ASSIGNMENT
What lines below contain the string "setup"? List them all.

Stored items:
-- Opening Marker --
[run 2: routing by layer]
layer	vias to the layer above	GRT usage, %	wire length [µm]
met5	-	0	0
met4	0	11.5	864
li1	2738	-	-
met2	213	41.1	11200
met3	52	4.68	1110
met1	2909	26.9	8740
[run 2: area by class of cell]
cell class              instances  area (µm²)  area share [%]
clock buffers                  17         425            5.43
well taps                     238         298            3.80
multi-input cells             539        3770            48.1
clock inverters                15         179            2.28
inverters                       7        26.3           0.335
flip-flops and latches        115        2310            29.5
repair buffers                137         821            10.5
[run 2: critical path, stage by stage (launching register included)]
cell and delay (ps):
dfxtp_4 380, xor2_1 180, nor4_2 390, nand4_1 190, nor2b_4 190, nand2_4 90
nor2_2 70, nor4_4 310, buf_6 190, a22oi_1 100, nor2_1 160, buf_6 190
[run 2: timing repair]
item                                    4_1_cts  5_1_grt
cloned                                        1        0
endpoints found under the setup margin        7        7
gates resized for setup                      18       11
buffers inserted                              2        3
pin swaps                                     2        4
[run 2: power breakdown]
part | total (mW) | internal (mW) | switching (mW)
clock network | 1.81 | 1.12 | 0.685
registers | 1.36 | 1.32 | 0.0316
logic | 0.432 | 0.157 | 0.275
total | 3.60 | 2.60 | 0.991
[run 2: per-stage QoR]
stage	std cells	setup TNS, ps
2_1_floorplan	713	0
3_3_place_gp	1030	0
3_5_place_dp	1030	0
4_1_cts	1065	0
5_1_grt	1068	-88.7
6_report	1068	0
$ cat src/rtl/jtag_pkg.sv
// JTAG TAP state encoding, default opcodes and fixed register widths.
// Shared by the target-side TAP and by initiator-side models.
package jtag_pkg;

    // Standard 1149.1 state encoding
    typedef enum logic [3:0] {
        ST_EXIT2_DR = 4'h0,
        ST_EXIT1_DR = 4'h1,
        ST_SHIFT_DR = 4'h2,
        ST_PAUSE_DR = 4'h3,
        ST_SEL_IR   = 4'h4,
        ST_UPD_DR   = 4'h5,
        ST_CAP_DR   = 4'h6,
        ST_SEL_DR   = 4'h7,
        ST_EXIT2_IR = 4'h8,
        ST_EXIT1_IR = 4'h9,
        ST_SHIFT_IR = 4'hA,
        ST_PAUSE_IR = 4'hB,
        ST_RTI      = 4'hC,
        ST_UPD_IR   = 4'hD,
        ST_CAP_IR   = 4'hE,
        ST_TLR      = 4'hF
    } tap_state_t;

    localparam int         IDCODE_W      = 32;
    localparam int         IR_W_DEF      = 10;
    localparam logic [9:0] OP_IDCODE_DEF = 10'h001;
    localparam logic [9:0] OP_USER_DEF   = 10'h002;
    localparam logic [9:0] OP_BYPASS_DEF = 10'h3FF;

    function automatic logic is_shift_state(tap_state_t s);
        return (s == ST_SHIFT_DR) || (s == ST_SHIFT_IR);
    endfunction

endpackage
===== config.mk =====
export PLATFORM = sky130hd
export DESIGN_NAME = nibble_serial_add_seq
export DESIGN_NICKNAME = d
export VERILOG_FILES = /design/src/rtl/nibble_serial_add_seq.sv
export SDC_FILE = /design/constraint.sdc
export NUM_CORES = 1
export LEC_CHECK = 0
export ABC_AREA = 1
export ABC_CLOCK_PERIOD_IN_PS = 2600
export CORE_UTILIZATION = 51
export CTS_BUF_LIST = sky130_fd_sc_hd__clkbuf_8
export DETAILED_ROUTE_END_ITERATION = 8
export PLACE_DENSITY = 0.84
export SLEW_MARGIN = 25
export SYNTH_ARGS = -nofsm -noshare
export SYNTH_HDL_FRONTEND = slang
export SYNTH_SLANG_ARGS = --single-unit

===== constraint.sdc =====
create_clock -name clk -period 2.6 [get_ports clk]
set_clock_uncertainty 0.05 [all_clocks]
set_input_delay 0.26 -clock clk [delete_from_list [all_inputs] [get_ports clk]]
set_output_delay 0.26 -clock clk [all_outputs]
set_load 0.01 [all_outputs]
-- Closing Marker --
OUTPUT
endpoints found under the setup margin        7        7
gates resized for setup                      18       11
stage	std cells	setup TNS, ps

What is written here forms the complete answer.